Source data

<file path="config.mk">
export PLATFORM = sky130hd
export DESIGN_NAME = display_scan_flat
export DESIGN_NICKNAME = d
export VERILOG_FILES = /design/src/rtl/display_scan_pkg.sv /design/src/rtl/display_scan_if.sv /design/src/rtl/display_scan_prescaler.sv /design/src/rtl/display_scan.sv /design/src/flat_wrapper.sv
export SDC_FILE = /design/constraint.sdc
export NUM_CORES = 1
export LEC_CHECK = 0
export CAP_MARGIN = 20
export CORE_MARGIN = 8
export CORE_UTILIZATION = 53
export CTS_CLUSTER_SIZE = 10
export DETAILED_ROUTE_END_ITERATION = 7
export GPL_ROUTABILITY_DRIVEN = 0
export HOLD_SLACK_MARGIN = 0.12
export PLACE_DENSITY = 0.76
export SLEW_MARGIN = 20
export SYNTH_ARGS = -nofsm -noshare
export SYNTH_HDL_FRONTEND = slang
export SYNTH_SLANG_ARGS = --single-unit
export TNS_END_PERCENT = 100
</file>
<file path="constraint.sdc">
create_clock -name clk -period 3.65 [get_ports clk]
set_clock_uncertainty 0.1 [all_clocks]
set_input_delay 0.5475 -clock clk [delete_from_list [all_inputs] [get_ports clk]]
set_output_delay 0.5475 -clock clk [all_outputs]
set_load 0.02 [all_outputs]
</file>
<file path="src/rtl/display_scan_pkg.sv">
// display_scan_pkg: shared anode codes, digit indices and anode-select helper for the display scanner.
package display_scan_pkg;
    localparam logic [3:0] AN_OFF = 4'b1111;
    localparam logic [3:0] AN_D0  = 4'b1110;
    localparam logic [3:0] AN_D1  = 4'b1101;
    localparam logic [3:0] AN_D2  = 4'b1011;
    localparam logic [3:0] AN_D3  = 4'b0111;

    typedef enum logic [1:0] {
        DIG_SEC_ONES = 2'd0,
        DIG_SEC_TENS = 2'd1,
        DIG_MIN_ONES = 2'd2,
        DIG_MIN_TENS = 2'd3
    } dig_e;

    function automatic logic [3:0] an_sel(input logic [1:0] idx);
        return idx == DIG_SEC_ONES ? AN_D0 :
               idx == DIG_SEC_TENS ? AN_D1 :
               idx == DIG_MIN_ONES ? AN_D2 : AN_D3;
    endfunction
endpackage

</file>
<file path="src/rtl/display_scan_if.sv">
// display_scan_if: digit/mode inputs and scan outputs between the stopwatch core and the display.
interface display_scan_if;
    logic [15:0] digits_in;
    logic        adjust_en;
    logic        adjust_sel;
    logic        blank_lead_zero;
    logic [3:0]  display_state;
    logic [3:0]  anode;
    logic [1:0]  digit_idx;
    logic        frame_start;

    modport master(
        output digits_in, adjust_en, adjust_sel, blank_lead_zero,
        input  display_state, anode, digit_idx, frame_start
    );
    modport slave(
        input  digits_in, adjust_en, adjust_sel, blank_lead_zero,
        output display_state, anode, digit_idx, frame_start
    );
endinterface

</file>
<file path="src/rtl/display_scan_prescaler.sv">
// scan_prescaler: free-running divider, one-cycle tick every DIV clocks.
module scan_prescaler #(
    parameter int DIV = 100000
) (
    input  logic clk,
    input  logic rst_n,
    output logic tick
);
    localparam int W = DIV > 1 ? $clog2(DIV) : 1;
    logic [W-1:0] cnt_q, cnt_d;

    always_comb begin
        tick  = cnt_q == W'(DIV - 1);
        cnt_d = tick ? '0 : cnt_q + W'(1);
    end

    always_ff @(posedge clk or negedge rst_n)
        if (!rst_n) cnt_q <= '0;
        else        cnt_q <= cnt_d;
endmodule

</file>
<file path="src/rtl/display_scan.sv">
// display_scan: multiplexes MM:SS BCD digits onto a 4-digit display with
// per-frame snapshots, adjust-pair blinking and leading-zero blanking.
module display_scan
    import display_scan_pkg::*;
#(
    parameter int REFRESH_DIV = 100000,
    parameter int BLINK_TICKS = 250
) (
    input logic           clk,
    input logic           rst_n,
    display_scan_if.slave bus
);
    localparam int BW = BLINK_TICKS > 1 ? $clog2(BLINK_TICKS) : 1;

    logic          tick, wrap, blank, blink_wrap;
    logic [1:0]    idx_q, idx_d;
    logic [15:0]   shadow_q, shadow_d, src;
    logic [3:0]    nib, ds_q, ds_d, an_q, an_d;
    logic          fs_q, fs_d, phase_q, phase_d;
    logic [BW-1:0] bcnt_q, bcnt_d;

    scan_prescaler #(.DIV(REFRESH_DIV)) u_pre (.clk(clk), .rst_n(rst_n), .tick(tick));

    // On the wrap to digit 0 the value being captured is shown directly, so the
    // new frame is coherent from its first slot.
    always_comb begin
        wrap       = idx_q == DIG_MIN_TENS;
        idx_d      = tick ? idx_q + 2'd1 : idx_q;
        src        = wrap ? bus.digits_in : shadow_q;
        nib        = src[{idx_d, 2'b00} +: 4];
        shadow_d   = tick && wrap ? bus.digits_in : shadow_q;
        fs_d       = tick && wrap;
        blank      = (bus.adjust_en && phase_q && idx_d[1] != bus.adjust_sel) ||
                     (bus.blank_lead_zero && idx_d == DIG_MIN_TENS && src[15:12] == 4'd0);
        ds_d       = tick ? (nib > 4'd9 ? 4'd0 : nib) : ds_q;
        an_d       = tick ? (blank ? AN_OFF : an_sel(idx_d)) : an_q;
        blink_wrap = bcnt_q == BW'(BLINK_TICKS - 1);
        bcnt_d     = !tick ? bcnt_q : !bus.adjust_en || blink_wrap ? '0 : bcnt_q + BW'(1);
        phase_d    = !tick ? phase_q : bus.adjust_en && (phase_q ^ blink_wrap);
    end

    always_ff @(posedge clk or negedge rst_n)
        if (!rst_n) begin
            idx_q    <= DIG_MIN_TENS;
            shadow_q <= '0;
            ds_q     <= '0;
            an_q     <= AN_OFF;
            fs_q     <= 1'b0;
            phase_q  <= 1'b0;
            bcnt_q   <= '0;
        end else begin
            idx_q    <= idx_d;
            shadow_q <= shadow_d;
            ds_q     <= ds_d;
            an_q     <= an_d;
            fs_q     <= fs_d;
            phase_q  <= phase_d;
            bcnt_q   <= bcnt_d;
        end

    assign bus.display_state = ds_q;
    assign bus.anode         = an_q;
    assign bus.digit_idx     = idx_q;
    assign bus.frame_start   = fs_q;
endmodule
</file>
<file path="src/flat_wrapper.sv">
// flat-port wrapper written by rule: the top's interface ports become plain ports
module display_scan_flat import display_scan_pkg::*;
#(
    parameter int REFRESH_DIV = 100000,
    parameter int BLINK_TICKS = 250
)
  (clk, rst_n, bus_digits_in, bus_adjust_en, bus_adjust_sel, bus_blank_lead_zero, bus_display_state, bus_anode, bus_digit_idx, bus_frame_start);
  display_scan_if bus_i ();
  input logic clk;
  input logic rst_n;
  input wire logic [$bits(bus_i.digits_in)-1:0] bus_digits_in;
  input wire logic [$bits(bus_i.adjust_en)-1:0] bus_adjust_en;
  input wire logic [$bits(bus_i.adjust_sel)-1:0] bus_adjust_sel;
  input wire logic [$bits(bus_i.blank_lead_zero)-1:0] bus_blank_lead_zero;
  output wire logic [$bits(bus_i.display_state)-1:0] bus_display_state;
  output wire logic [$bits(bus_i.anode)-1:0] bus_anode;
  output wire logic [$bits(bus_i.digit_idx)-1:0] bus_digit_idx;
  output wire logic [$bits(bus_i.frame_start)-1:0] bus_frame_start;
  assign bus_i.digits_in = bus_digits_in;
  assign bus_i.adjust_en = bus_adjust_en;
  assign bus_i.adjust_sel = bus_adjust_sel;
  assign bus_i.blank_lead_zero = bus_blank_lead_zero;
  assign bus_display_state = bus_i.display_state;
  assign bus_anode = bus_i.anode;
  assign bus_digit_idx = bus_i.digit_idx;
  assign bus_frame_start = bus_i.frame_start;
  display_scan #(.REFRESH_DIV(REFRESH_DIV), .BLINK_TICKS(BLINK_TICKS)) u_core (.clk(clk), .rst_n(rst_n), .bus(bus_i));
endmodule
</file>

### TASK INSTRUCTIONS
Set down, unchanged, only those lines above that fall between the line with "export DESIGN_NAME = display_scan_flat" and the line with "the display scanner.", the two end lines included.

### OUTPUT FOR THIS EXERCISE
export DESIGN_NAME = display_scan_flat
export DESIGN_NICKNAME = d
export VERILOG_FILES = /design/src/rtl/display_scan_pkg.sv /design/src/rtl/display_scan_if.sv /design/src/rtl/display_scan_prescaler.sv /design/src/rtl/display_scan.sv /design/src/flat_wrapper.sv
export SDC_FILE = /design/constraint.sdc
export NUM_CORES = 1
export LEC_CHECK = 0
export CAP_MARGIN = 20
export CORE_MARGIN = 8
export CORE_UTILIZATION = 53
export CTS_CLUSTER_SIZE = 10
export DETAILED_ROUTE_END_ITERATION = 7
export GPL_ROUTABILITY_DRIVEN = 0
export HOLD_SLACK_MARGIN = 0.12
export PLACE_DENSITY = 0.76
export SLEW_MARGIN = 20
export SYNTH_ARGS = -nofsm -noshare
export SYNTH_HDL_FRONTEND = slang
export SYNTH_SLANG_ARGS = --single-unit
export TNS_END_PERCENT = 100
</file>
<file path="constraint.sdc">
create_clock -name clk -period 3.65 [get_ports clk]
set_clock_uncertainty 0.1 [all_clocks]
set_input_delay 0.5475 -clock clk [delete_from_list [all_inputs] [get_ports clk]]
set_output_delay 0.5475 -clock clk [all_outputs]
set_load 0.02 [all_outputs]
</file>
<file path="src/rtl/display_scan_pkg.sv">
// display_scan_pkg: shared anode codes, digit indices and anode-select helper for the display scanner.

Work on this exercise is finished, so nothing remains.